Studies from academics and industry, by means of introducing fibers (glass, carbon, Kevlar etc.), or nano-sized fillers (carbon nano-tubes, graphene etc.) for the purpose of reinforcing polymeric devices, have been extensively carried out for decades [8], [9]. Nevertheless, due to the inherent deficiencies of these fillers, namely, poor dispersion, weak interfacial load transfer, random alignment etc., the “reinforcements direct-filling” techniques often fail to live up to expectations [10], [11]. In recent years, the emergence of a new group of polymer micro- or nano-composites, distinguished by perfect distribution of micro- or nano-fibrillar structure via the concept “converting” instead of “adding”, i.e. converting the bulk polymer into micro- or nano-composites instead of adding the fillers into the matrix, have been arousing widespread research interests [5], [11], [12], [13], [14]. Nevertheless, this technique, via which the microstructure (in this case, microfibers) were gained by the “blending” “drawing” “isotropization” three–step process, is of low-efficiency for continuous tubing extrusion. Moreover, since the in-situ formed microfibers tend to align along the extrusion direction (flow direction) [11], [12], [13], [14], [15], this microfibrillation technology still confronts the difficulty of balancing the mechanical properties of the tubes in both axial and hoop directions, especially in current case, the mechanical performance in hoop direction (perpendicular to flow) is of particular importance.

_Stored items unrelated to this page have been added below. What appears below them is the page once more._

**src/rtl/core/mmaf_pkg.sv**
```systemverilog
package mmaf_pkg;

  localparam int SAMPLE_W   = 10;
  localparam int CH_OUT_W   = 2;
  localparam int MASK_W     = 4;
  localparam int IN_DATA_W  = 16;
  localparam int OUT_DATA_W = 16;

  typedef logic [SAMPLE_W-1:0] sample_t;
  typedef logic [CH_OUT_W-1:0] ch_out_t;
  typedef logic [MASK_W-1:0]   mask_t;

  localparam sample_t FILT_MAX = '1;

endpackage

```
**src/rtl/core/mmaf_ram.sv**
```systemverilog
module mmaf_ram #(
  parameter int WIDTH = 10,
  parameter int DEPTH = 32
) (
  input  logic                                   clk,
  input  logic                                   wr_en,
  input  logic [(DEPTH > 1 ? $clog2(DEPTH) : 1)-1:0] wr_addr,
  input  logic [WIDTH-1:0]                       wr_data,
  input  logic                                   rd_en,
  input  logic [(DEPTH > 1 ? $clog2(DEPTH) : 1)-1:0] rd_addr,
  output logic [WIDTH-1:0]                       rd_data
);

  logic [WIDTH-1:0] mem [DEPTH];
  logic [WIDTH-1:0] rd_data_r;

  always_ff @(posedge clk) begin
    if (wr_en) begin
      mem[wr_addr] <= wr_data;
    end
    if (rd_en) begin
      rd_data_r <= mem[rd_addr];
    end
  end

  assign rd_data = rd_data_r;

endmodule

```
**src/rtl/core/mmaf_seq.sv**
```systemverilog
module mmaf_seq #(
  parameter int NUM_CHANNELS = 4,
  parameter int WINDOW_DEPTH = 8
) (
  input  logic                                          clk,
  input  logic                                          rst_n,
  input  logic                                          in_tvalid,
  output logic                                          in_tready,
  input  mmaf_pkg::sample_t                             in_sample,
  input  logic                                          take,
  output logic                                          s1_valid,
  output logic [(NUM_CHANNELS > 1 ? $clog2(NUM_CHANNELS) : 1)-1:0] s1_ch,
  output mmaf_pkg::sample_t                             s1_sample,
  output mmaf_pkg::sample_t                             old_sample
);
  import mmaf_pkg::*;

  localparam int CH_W   = NUM_CHANNELS > 1 ? $clog2(NUM_CHANNELS) : 1;
  localparam int POS_W  = $clog2(WINDOW_DEPTH);
  localparam int DEPTH  = NUM_CHANNELS * WINDOW_DEPTH;
  localparam int ADDR_W = $clog2(DEPTH);

  logic              clearing_r;
  logic [ADDR_W-1:0] clr_addr_r;
  logic [CH_W-1:0]   cur_ch_r;
  logic [CH_W-1:0]   cur_ch_nxt;
  logic [POS_W-1:0]  wpos_r [NUM_CHANNELS];
  logic [POS_W-1:0]  cur_pos;
  logic [POS_W-1:0]  pos_nxt;
  logic              s1_valid_r;
  logic [CH_W-1:0]   s1_ch_r;
  logic [ADDR_W-1:0] s1_addr_r;
  sample_t           s1_sample_r;
  logic [ADDR_W-1:0] rd_addr;
  logic              accept;
  logic              ram_wr_en;
  logic [ADDR_W-1:0] ram_wr_addr;
  sample_t           ram_wr_data;

  assign in_tready = !clearing_r && (!s1_valid_r || take);
  assign accept    = in_tvalid && in_tready;

  assign cur_pos = wpos_r[cur_ch_r];
  assign rd_addr = ADDR_W'(ADDR_W'(cur_ch_r) * ADDR_W'(WINDOW_DEPTH)) + ADDR_W'(cur_pos);
  assign pos_nxt = (cur_pos == POS_W'(WINDOW_DEPTH - 1)) ? '0 : POS_W'(cur_pos + 1'b1);
  assign cur_ch_nxt = (cur_ch_r == CH_W'(NUM_CHANNELS - 1)) ? '0 : CH_W'(cur_ch_r + 1'b1);

  // clear sweep after reset, then item writes back the new sample
  assign ram_wr_en   = clearing_r || take;
  assign ram_wr_addr = clearing_r ? clr_addr_r : s1_addr_r;
  assign ram_wr_data = clearing_r ? '0 : s1_sample_r;

  mmaf_ram #(
    .WIDTH (SAMPLE_W),
    .DEPTH (DEPTH)
  ) u_window (
    .clk     (clk),
    .wr_en   (ram_wr_en),
    .wr_addr (ram_wr_addr),
    .wr_data (ram_wr_data),
    .rd_en   (accept),
    .rd_addr (rd_addr),
    .rd_data (old_sample)
  );

  always_ff @(posedge clk) begin
    if (!rst_n) begin
      clearing_r <= 1'b1;
      clr_addr_r <= '0;
      cur_ch_r   <= '0;
      s1_valid_r <= 1'b0;
      for (int i = 0; i < NUM_CHANNELS; i++) begin
        wpos_r[i] <= '0;
      end
    end else begin
      if (clearing_r) begin
        clr_addr_r <= ADDR_W'(clr_addr_r + 1'b1);
        if (clr_addr_r == ADDR_W'(DEPTH - 1)) begin
          clearing_r <= 1'b0;
        end
      end
      if (accept) begin
        s1_valid_r       <= 1'b1;
        wpos_r[cur_ch_r] <= pos_nxt;
        cur_ch_r         <= cur_ch_nxt;
      end else if (take) begin
        s1_valid_r <= 1'b0;
      end
    end
  end

  always_ff @(posedge clk) begin
    if (accept) begin
      s1_ch_r     <= cur_ch_r;
      s1_addr_r   <= rd_addr;
      s1_sample_r <= in_sample;
    end
  end

  assign s1_valid  = s1_valid_r;
  assign s1_ch     = s1_ch_r;
  assign s1_sample = s1_sample_r;

  a_no_take_when_empty: assert property (@(posedge clk) disable iff (!rst_n)
    take |-> s1_valid_r)
    else $error("stage taken while empty");

  a_stall_holds_addr: assert property (@(posedge clk) disable iff (!rst_n)
    s1_valid_r && !take |=> s1_valid_r && $stable(s1_addr_r) && $stable(s1_ch_r))
    else $error("stalled stage lost its item");

  a_channel_range: assert property (@(posedge clk) disable iff (!rst_n)
    32'(cur_ch_r) < NUM_CHANNELS)
    else $error("channel out of range");

  a_no_item_while_clearing: assert property (@(posedge clk) disable iff (!rst_n)
    clearing_r |-> !s1_valid_r && !accept)
    else $error("item taken during clear sweep");

endmodule

```
**src/rtl/core/mmaf_acc.sv**
```systemverilog
module mmaf_acc #(
  parameter int NUM_CHANNELS = 4,
  parameter int WINDOW_DEPTH = 8,
  parameter int AVG_SHIFT    = 3
) (
  input  logic                                          clk,
  input  logic                                          rst_n,
  input  logic                                          cfg_wen,
  input  mmaf_pkg::mask_t                               cfg_wdata,
  input  logic                                          s1_valid,
  input  logic [(NUM_CHANNELS > 1 ? $clog2(NUM_CHANNELS) : 1)-1:0] s1_ch,
  input  mmaf_pkg::sample_t                             s1_sample,
  input  mmaf_pkg::sample_t                             old_sample,
  output logic                                          take,
  output logic                                          out_tvalid,
  input  logic                                          out_tready,
  output mmaf_pkg::ch_out_t                             out_channel,
  output mmaf_pkg::sample_t                             out_filtered,
  output logic                                          out_changed,
  output mmaf_pkg::ch_out_t                             out_next_channel
);
  import mmaf_pkg::*;

  localparam int CH_W  = NUM_CHANNELS > 1 ? $clog2(NUM_CHANNELS) : 1;
  localparam int SUM_W = SAMPLE_W + $clog2(WINDOW_DEPTH);

  mask_t             mask_r;
  logic [SUM_W-1:0]  sums_r [NUM_CHANNELS];
  sample_t           prev_r [NUM_CHANNELS];
  logic [SUM_W-1:0]  sum_nxt;
  logic [SUM_W-1:0]  shifted;
  sample_t           filt;
  logic              enabled;
  logic              changed;
  logic [CH_W-1:0]   next_ch;
  logic              out_valid_r;
  ch_out_t           out_ch_r;
  sample_t           out_filt_r;
  logic              out_changed_r;
  ch_out_t           out_next_r;

  assign take = s1_valid && (!out_valid_r || out_tready);

  assign sum_nxt = SUM_W'(sums_r[s1_ch] - SUM_W'(old_sample) + SUM_W'(s1_sample));
  assign shifted = sum_nxt >> AVG_SHIFT;
  assign filt    = (shifted > SUM_W'(FILT_MAX)) ? FILT_MAX : SAMPLE_W'(shifted);
  // channels past the mask width never report
  assign enabled = (32'(s1_ch) < MASK_W) && mask_r[CH_OUT_W'(s1_ch)];
  assign changed = enabled && (filt != prev_r[s1_ch]);
  assign next_ch = (s1_ch == CH_W'(NUM_CHANNELS - 1)) ? '0 : CH_W'(s1_ch + 1'b1);

  always_ff @(posedge clk) begin
    if (!rst_n) begin
      mask_r      <= '0;
      out_valid_r <= 1'b0;
      for (int i = 0; i < NUM_CHANNELS; i++) begin
        sums_r[i] <= '0;
        prev_r[i] <= '0;
      end
    end else begin
      if (cfg_wen) begin
        mask_r <= cfg_wdata;
      end
      if (take) begin
        sums_r[s1_ch] <= sum_nxt;
        prev_r[s1_ch] <= filt;
        out_valid_r   <= 1'b1;
      end else if (out_tready) begin
        out_valid_r <= 1'b0;
      end
    end
  end

  always_ff @(posedge clk) begin
    if (take) begin
      out_ch_r      <= CH_OUT_W'(s1_ch);
      out_filt_r    <= filt;
      out_changed_r <= changed;
      out_next_r    <= CH_OUT_W'(next_ch);
    end
  end

  assign out_tvalid       = out_valid_r;
  assign out_channel      = out_ch_r;
  assign out_filtered     = out_filt_r;
  assign out_changed      = out_changed_r;
  assign out_next_channel = out_next_r;

  a_next_follows: assert property (@(posedge clk) disable iff (!rst_n)
    take |=> out_tvalid && (out_next_channel == $past(CH_OUT_W'(next_ch))))
    else $error("next channel mismatch");

  a_out_holds: assert property (@(posedge clk) disable iff (!rst_n)
    out_valid_r && !out_tready |=> out_valid_r && $stable(out_ch_r) &&
      $stable(out_filt_r) && $stable(out_changed_r) && $stable(out_next_r))
    else $error("stalled result changed");

  a_take_needs_item: assert property (@(posedge clk) disable iff (!rst_n)
    take |-> s1_valid)
    else $error("result taken without item");

endmodule

```
**src/rtl/core/multichannel_moving_average_filter.sv**
```systemverilog
// multichannel boxcar moving average filter
// input channel in_*: one 10-bit sample per item, for the channel currently
//   selected; channels are served round robin starting at channel 0
// result channel out_*: one item per sample with the channel it belonged to,
//   the window average (sum >> AVG_SHIFT, saturated), a change flag for
//   enabled channels and the channel to select next
// cfg_wen / cfg_wdata: per-channel enable mask for change reporting
// path: input stage registers the sample, then output register the result
// throughput: one item per cycle unless stalled; window memory is read at
//   acceptance, written back when taken, so consecutive items never collide
// reset: windows, sums, previous values and positions clear; the window
//   memory is swept to zero, all NUM_CHANNELS * WINDOW_DEPTH entries
//   (32 with the defaults), with in_tready low, config writes still taken
// stall: an output register holds the result while out_tready is low; one
//   more item waits in the input stage, then in_tready drops
module multichannel_moving_average_filter #(
  parameter int NUM_CHANNELS = 4,
  parameter int WINDOW_DEPTH = 8,
  parameter int AVG_SHIFT    = 3
) (
  input  logic                                   clk,
  input  logic                                   rst_n,
  input  logic                                   cfg_wen,
  input  mmaf_pkg::mask_t                        cfg_wdata,
  input  logic                                   in_tvalid,
  output logic                                   in_tready,
  // sample[9:0], zero pad
  input  logic [mmaf_pkg::IN_DATA_W-1:0]         in_tdata,
  output logic                                   out_tvalid,
  input  logic                                   out_tready,
  // channel[1:0], filtered[11:2], changed[12], next_channel[14:13], zero pad
  output logic [mmaf_pkg::OUT_DATA_W-1:0]        out_tdata
);
  import mmaf_pkg::*;

  localparam int CH_W = NUM_CHANNELS > 1 ? $clog2(NUM_CHANNELS) : 1;

  logic            take;
  logic            s1_valid;
  logic [CH_W-1:0] s1_ch;
  sample_t         s1_sample;
  sample_t         old_sample;
  ch_out_t         out_channel;
  sample_t         out_filtered;
  logic            out_changed;
  ch_out_t         out_next_channel;

  mmaf_seq #(
    .NUM_CHANNELS (NUM_CHANNELS),
    .WINDOW_DEPTH (WINDOW_DEPTH)
  ) u_seq (
    .clk        (clk),
    .rst_n      (rst_n),
    .in_tvalid  (in_tvalid),
    .in_tready  (in_tready),
    .in_sample  (in_tdata[SAMPLE_W-1:0]),
    .take       (take),
    .s1_valid   (s1_valid),
    .s1_ch      (s1_ch),
    .s1_sample  (s1_sample),
    .old_sample (old_sample)
  );

  mmaf_acc #(
    .NUM_CHANNELS (NUM_CHANNELS),
    .WINDOW_DEPTH (WINDOW_DEPTH),
    .AVG_SHIFT    (AVG_SHIFT)
  ) u_acc (
    .clk              (clk),
    .rst_n            (rst_n),
    .cfg_wen          (cfg_wen),
    .cfg_wdata        (cfg_wdata),
    .s1_valid         (s1_valid),
    .s1_ch            (s1_ch),
    .s1_sample        (s1_sample),
    .old_sample       (old_sample),
    .take             (take),
    .out_tvalid       (out_tvalid),
    .out_tready       (out_tready),
    .out_channel      (out_channel),
    .out_filtered     (out_filtered),
    .out_changed      (out_changed),
    .out_next_channel (out_next_channel)
  );

  assign out_tdata = {
    {(OUT_DATA_W - 2 * CH_OUT_W - SAMPLE_W - 1){1'b0}},
    out_next_channel, out_changed, out_filtered, out_channel
  };

endmodule
```
**config.mk**
```make
export PLATFORM = sky130hd
export DESIGN_NAME = multichannel_moving_average_filter
export DESIGN_NICKNAME = d
export VERILOG_FILES = /design/src/rtl/core/mmaf_pkg.sv /design/src/rtl/core/mmaf_ram.sv /design/src/rtl/core/mmaf_seq.sv /design/src/rtl/core/mmaf_acc.sv /design/src/rtl/core/multichannel_moving_average_filter.sv
export SDC_FILE = /design/constraint.sdc
export NUM_CORES = 1
export LEC_CHECK = 0
export ABC_AREA = 1
export BUFFER_PORTS_ARGS = -buffer_cell sky130_fd_sc_hd__buf_2
export CORE_ASPECT_RATIO = 0.9
export CORE_MARGIN = 3
export CORE_UTILIZATION = 57
export DETAILED_ROUTE_END_ITERATION = 12
export GPL_TIMING_DRIVEN = 0
export PLACE_DENSITY = 0.85
export SYNTH_ARGS = -nofsm -noshare
export SYNTH_HDL_FRONTEND = slang
export SYNTH_SLANG_ARGS = --single-unit
```
**constraint.sdc**
```tcl
create_clock -name clk -period 3.5 [get_ports clk]
set_clock_uncertainty 0.15 [all_clocks]
set_input_delay 0.525 -clock clk [delete_from_list [all_inputs] [get_ports clk]]
set_output_delay 0.525 -clock clk [all_outputs]
set_load 0.01 [all_outputs]
```
# Word-level counts from Yosys, hierarchy flattened
# Memories as Yosys holds them, arrays and structs flattened. A register that Yosys moved wholly into a read port is not among the register bits.
# Index checks and enable logic that the tools add are counted.
[totals]
reg_bits = 46
mem_bits_rw = 424
input_bits = 25
out_inout_bits = 18
memories = 4
[memory_table]
columns = ["name", "depth", "word_bits", "read_ports", "rd_clocked_by_memory_dff", "wr", "line_no", "rtl"]
rows = [
  ["u_seq.u_window.mem", 32, 10, 1, 1, 1, "mmaf_ram.sv:14", "logic [WIDTH-1:0] mem [DEPTH];"],
  ["u_acc.sums_r", 4, 13, 1, 1, 4, "mmaf_acc.sv:28", "logic [SUM_W-1:0] sums_r [NUM_CHANNELS];"],
  ["u_acc.prev_r", 4, 10, 1, 1, 4, "mmaf_acc.sv:29", "sample_t prev_r [NUM_CHANNELS];"],
  ["u_seq.wpos_r", 4, 3, 1, 1, 4, "mmaf_seq.sv:27", "logic [POS_W-1:0] wpos_r [NUM_CHANNELS];"],
]
[classes]
add_sub_neg = 7
order_cmp = 2
n_eq_ne = 5
muxes = 35
reduce_logical = 15
[op_table]
columns = ["cell", "count"]
rows = [
  ["$mux 10", 3],
  ["$mux 1", 19],
  ["$mux 2", 8],
  ["$add 13x10->13", 1],
  ["$mux 13", 1],
  ["$reduce_or 13->1", 1],
  ["$sub 13x10->13", 1],
  ["$gt 10x10->1 const B", 1],
  ["$ne 10x10->1", 1],
  ["$reduce_or 10->1", 1],
  ["$mux 3", 2],
  ["$add 5x1->5 const B", 1],
  ["$add 5x3->5", 1],
  ["$eq 5x5->1 const B", 1],
  ["$mux 5", 1],
  ["$add 2x1->2 const B", 2],
  ["$eq 2x2->1 const B", 2],
  ["$logic_and 1x1->1", 4],
  ["$reduce_bool 2->1", 2],
  ["$add 3x1->3 const B", 1],
  ["$eq 3x3->1 const B", 1],
  ["$logic_not 1->1", 3],
  ["$logic_or 1x1->1", 3],
  ["$lt 2x3->1 const B", 1],
  ["2 further kinds", 2],
]

# Longest topological paths before layout
[logic_depth]
depth_word = 11
ltp_mapped = 23
mapped_depth_nobuf = 21

# Hierarchy
# A second synthesis with hierarchy kept.
[unflattened]
hier_cells = 1976
area_unflattened_um2 = 21121.5
[by_module_without_submodules]
columns = ["module", "instances", "cells_each", "area_each_um2"]
rows = [
  ["mmaf_ram", 1, 1140, 13430.4],
  ["mmaf_acc", 1, 663, 5985.7],
  ["mmaf_seq", 1, 170, 1686.6],
  ["multichannel_moving_average_filter", 1, 3, 18.8],
]

# Worst setup path after synthesis
# OpenSTA, ideal clock, no wires.
[synth_timing]
path_type = "reg2reg"
start = "reg with a tool-made name"
end = "reg u_acc.out_changed_r, in the netlist u_acc.out_changed (data pin)"
setup_ns = 0.252
t_arrival_ns = 3.344
required_time_ns = 3.098
setup_slack_ns = -0.246
path_stages_with_launch = 22
synth_period_minus_slack_ns = 3.746
cell_sequence = "dfxtp_1 > buf_2 > buf_1 > clkbuf_1 > nand2_1 > a32o_1 > ha_1 > inv_1 > ha_1 > fa_1 > nand3_1 > nand3_1 > nand2_1 > nand3_1 > nand2_1 > clkinv_1 > nand2_1 > nand2_1 > nor2_1 > nand3_1 > nor2_1 > nor2_1"
[synth_lines]
columns = ["item", "line_no", "rtl"]
rows = [
  ["end signal: assignment", "mmaf_acc.sv:78", "out_changed_r <= changed;"],
  ["end: declaration", "mmaf_acc.sv:39", "logic out_changed_r;"],
]

==> reports/qor.csv <==
metric;value;unit
outcome;finished, violations left;
failing checks;setup timing;
drt drc;0;
TritonCTS clock tree;built;
Leak;8.794;nW
placed wire-length estimate;34610;um
post-route design area;24310;um2
syn_area_per_cell;11.63;um2
Setup Crit Path Kind;flip-flop to flip-flop;
Top Family by Delay on Critical Path;simple AND/OR/NAND/NOR gates;
Horiz. Die Dim;208.7;um
placed cells;2333;
clock power share;0.405;
Max stage delay cell, worst path;fa_1;
Clock Latency Late Sink;580;ps
number of port buffers;35;
Clock Root Buffer;clkbuf_16;
Register Area;14300;um2
Worst slew margin;0.2190;
Max FO, Critical Path;7;
Gate power share;0.046;
I/O Pins;43;
Seq cells post-synth;482;
Slew Viols, Final;0;
Initial Util;0.5800;
Placer Congestion;0.9647;
drt pass-1 iters;9;
drt wl/cell;23.25;um
power share of the sequential group;0.548;
min-delay worst type;input pin to flip-flop;
CP bufs+invs;4;
Design Power;11.60;mW
period utilization;1.078;
Max clock buf depth;3;
H-tree Lvls;2;
Worst Path Required;3660;ps
Clock Sinks;482;
first-pass GRT wire length;82250;um
share of layout cells above drive strength 1;0.2019;
number of max-cap violations;0;
switching share of power;0.2185;
die footprint;39320;um2
row cnt;66;
Via density;6.280;
Synth cell types;40;
Antenna Violating Nets Remaining;0;
number of synthesized flops with an enable pin;464;
top_reg_cell synth;edfxtp_1;
initial drt markers;2479;
RSZ-0062 raised after global routing;yes;
GR Overflow Total;0;
Ant. Diodes;0;
register area share after synthesis;0.6782;
Placeable Area;36330;um2
cells after synthesis;1812;
Total GRT Usage;0.2695;
mapped cell area;21080;um2
CP max stage delay;540;ps
Final Net Count;1986;
fillers;2347;
Cell Count, Final, Fillers Out;2442;
Cell Chain, Critical Path;buf_12 -> clkbuf_16 -> nand2_2 -> a32o_2 -> fa_1 -> inv_2 -> ha_4 -> nand2_2 -> nand2_2 -> inv_2 -> nand2_4 -> nand2_4 -> nand2_4 -> nand2_1 -> nand4_1 -> nand2_2 -> nand2_1 -> nand2_1 -> nand2_2 -> nor2_4 -> nor2_1;
syn nets;1866;
pwr/cell area;477.2;nW/um2
placed cell areas;22080;um2
Core Util, Final;0.6692;
# setup viols final;17;
final hold slack;3.601;ps
asr flop ratio synth;0;
clock-pin slew on the worst setup and hold paths;70;ps
Startpoint Class;flip-flop;
fmax;265.1;MHz
peak supply drop;0.4698;mV
crit path time final;3772;ps
DR vias;15336;
largest net degree at the start of global routing;33;
CP endpoint kind;flip-flop;
Critical Path AT;3930;ps
Die Span Y;188.4;um
final hold vios;0;
Cell Int Power;9.067;mW
Routed WL;56790;um
net switching power;2.536;mW
Worst-Margin Slew;1167;ps
YS warnings;0;
cts bufs inserted;46;
multi-input logic area;6394;um2
Final WS setup;-272.1;ps
antenna violations before repair;1;
vias in the first global route;14919;
Syn-to-layout area delta;15.37;%
Critical Path Most Common Cell;nand2_2;
-- worst paths after layout --
check                 start            endpoint  slack (ps)  cells after the start
max reg2reg       flip-flop   u_acc.out_changed        -270                     21
max               flip-flop   u_acc.out_changed        -270                     21
min reg2reg  u_seq.s1_valid    u_acc.out_tvalid         360                      2
min             in_tdata[0]  u_seq.s1_sample[0]           4                      1
-- worst reg2reg max path, cell delays in order (launching register included) --
cell and delay (ps):
dfxtp_4 400, buf_12 140, clkbuf_16 150, nand2_2 40, a32o_2 260, fa_1 540
inv_2 70, ha_4 300, nand2_2 100, nand2_2 90, inv_2 90, nand2_4 70
nand2_4 90, nand2_4 50, nand2_1 100, nand4_1 260, nand2_2 160, nand2_1 70
nand2_1 90, nand2_2 70, nor2_4 140, nor2_1 60
-- kinds of logic after synthesis --
family	share of synthesized area
xor+xnor	0.001247
simple gates	0.1738
fa+ha+maj	0.02078
compound gates	0.08270
other cells	0.0001779
buf+inv	0.04304
flops	0.6782
-- layout by cell type, fill, tap and decap left out, drive strengths merged, types with 8 or more instances in the layout --
cell type,instances
ha,19
o211ai,94
fa,10
inv,116
o21ai,102
nand2,261
a32o,10
clkinv,23
a21oi,25
or2,82
nor3,11
dlygate4sd3,8
nand3,156
buf,111
nor2,330
dfxtp,18
edfxtp,464
clkbuf,100
-- per-stage QoR --
| step | setup TNS [ps] | worst slack (ps) |
|---|---|---|
| 2_1_floorplan | 0 | 20.56 |
| 3_3_place_gp | -76310 | -1124 |
| 3_5_place_dp | -70990 | -1222 |
| 4_1_cts | -120.5 | -120.5 |
| 5_1_grt | -2600 | -316.4 |
| 6_report | -1435 | -272.1 |
-- layout make-up --
cell class	count	area share
Inverter	119	0.02012
Sequential cell	482	0.5882
Timing Repair Buffer	75	0.02532
Buffer	87	0.02223
Tap cell	476	0.02449
Clock inverter	25	0.007667
Clock buffer	57	0.04904
Multi-Input combinational cell	1121	0.2630
-- power groups by stage --
stage | sequential [mW] | clock (mW) | combinational (mW)
2_1_floorplan | 6.48 | 0 | 0.306
3_3_place_gp | 6.48 | 0 | 0.434
3_5_place_dp | 6.48 | 0 | 0.454
4_1_cts | 6.36 | 4.67 | 0.485
5_1_grt | 6.37 | 4.93 | 0.574
6_report | 6.36 | 4.70 | 0.539
-- cells in the mapped netlist (20+ instances only) --
| cell | instances | area, um2 |
|---|---|---|
| edfxtp_1 | 464 | 13930 |
| or2_1 | 21 | 131.4 |
| a21oi_1 | 25 | 125.1 |
| o21ai_0 | 102 | 510.5 |
| nand3_1 | 154 | 770.7 |
| inv_1 | 109 | 409.1 |
| nand2_1 | 260 | 975.9 |
| o211ai_2 | 49 | 613.1 |
| clkbuf_1 | 46 | 172.7 |
| or2_2 | 61 | 381.6 |
| buf_2 | 20 | 100.1 |
| nor2_1 | 330 | 1239 |
| o211ai_1 | 45 | 337.8 |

For the purpose of bi-axially reinforcing polybutene-1(PB-1), a semi-crystalline polyolefin which finds potential application in medical-purpose plumbing systems with excellent resistance to chemicals, solvents and creep even at elevated temperatures [16], [17], we reported a novel microfibrillar candidate: polystyrene (PS) in combination with a self-designed flow controlled extrusion device. Helical convergent flow was adopted to induce the in-situ formation of helically-aligned PS microfibers and continuously mass-produce PB-1 tubes with superior mechanical properties [18]. In this study, firstly, rheological manifestations of the chosen polymer systems were characterized and analyzed to indicate the morphological evolution mechanism and requirements, to guide the subsequent processing. Then we systematically revealed that by controlling the flow field parameters (convergent flow ratio, hoop velocity, flow pattern), the formation, alignment direction and helical configuration of the microfibers can be simultaneously manipulated to achieve excellent biaxial reinforcement for PB-1 tubes. As a result of the microfibers' excellent dispersion and alignment, good interfacial load transfer and optimized hierarchical configuration, the mechanical performances of the PS/PB-1 composite tubes in both axial and hoop direction were significantly improved as compared to conventional neat PB-1 tubes.
Section snippets
Materials
The raw materials used in this study were polybutene-1(PB-1) and polystyrene (PS). The PS (666H), the microfibrillar candidate, was a general purpose polystyrene supplied in pellets by Styron with a melt flow index (MFI) of 8.0 g/10 min (200 °C/5 kg). The PB-1 matrix was P5250, provided by Mitsui Chemicals Co. Ltd used for tubing extrusion, and its MFI was 0.4 g/10 min (190 °C/2.16 kg).
Sample preparation
The dried granules of PB-1 and PS in a weight ratio of 90/10, 80/20 and 70/30, were mixed and melt blended in a
Results and discussion
Rheological predetermination: It is well-established that the lower viscosity ratio between the dispersed phase and the matrix facilitates the microfibrillation [21]. Then the viscosities of two polymers are major factors in determining the feasibility of microfibrillation. According to the Cox-Merz rule, the apparent shear viscosity () at a given shear rate is equal to the complex viscosity () at the same frequency [22], as verified in SI-Fig. 3. As can be seen in Fig. 1a, the complex
Conclusion
In this study, an advanced polymer processing technique for the continuous large-scale manufacturing of biaxially-reinforced medical-purpose tubes was reported. This paper systematically demonstrated that, by applying flow fields with different patterns and parameters to the off-die melt, the formation, alignment angle and hierarchical configuration of the PS microfibers was manipulated. In this study, the optimal conditions and parameters of this technique were determined to achieve maximized
Acknowledgment
This work is financiered by the National Natural Science Foundation of China (51127003 and 51121001). Synchrotron 2D SAXS and WAXD were carried out in Shanghai Synchrotron Radiation Facility (SSRF), Shanghai, China.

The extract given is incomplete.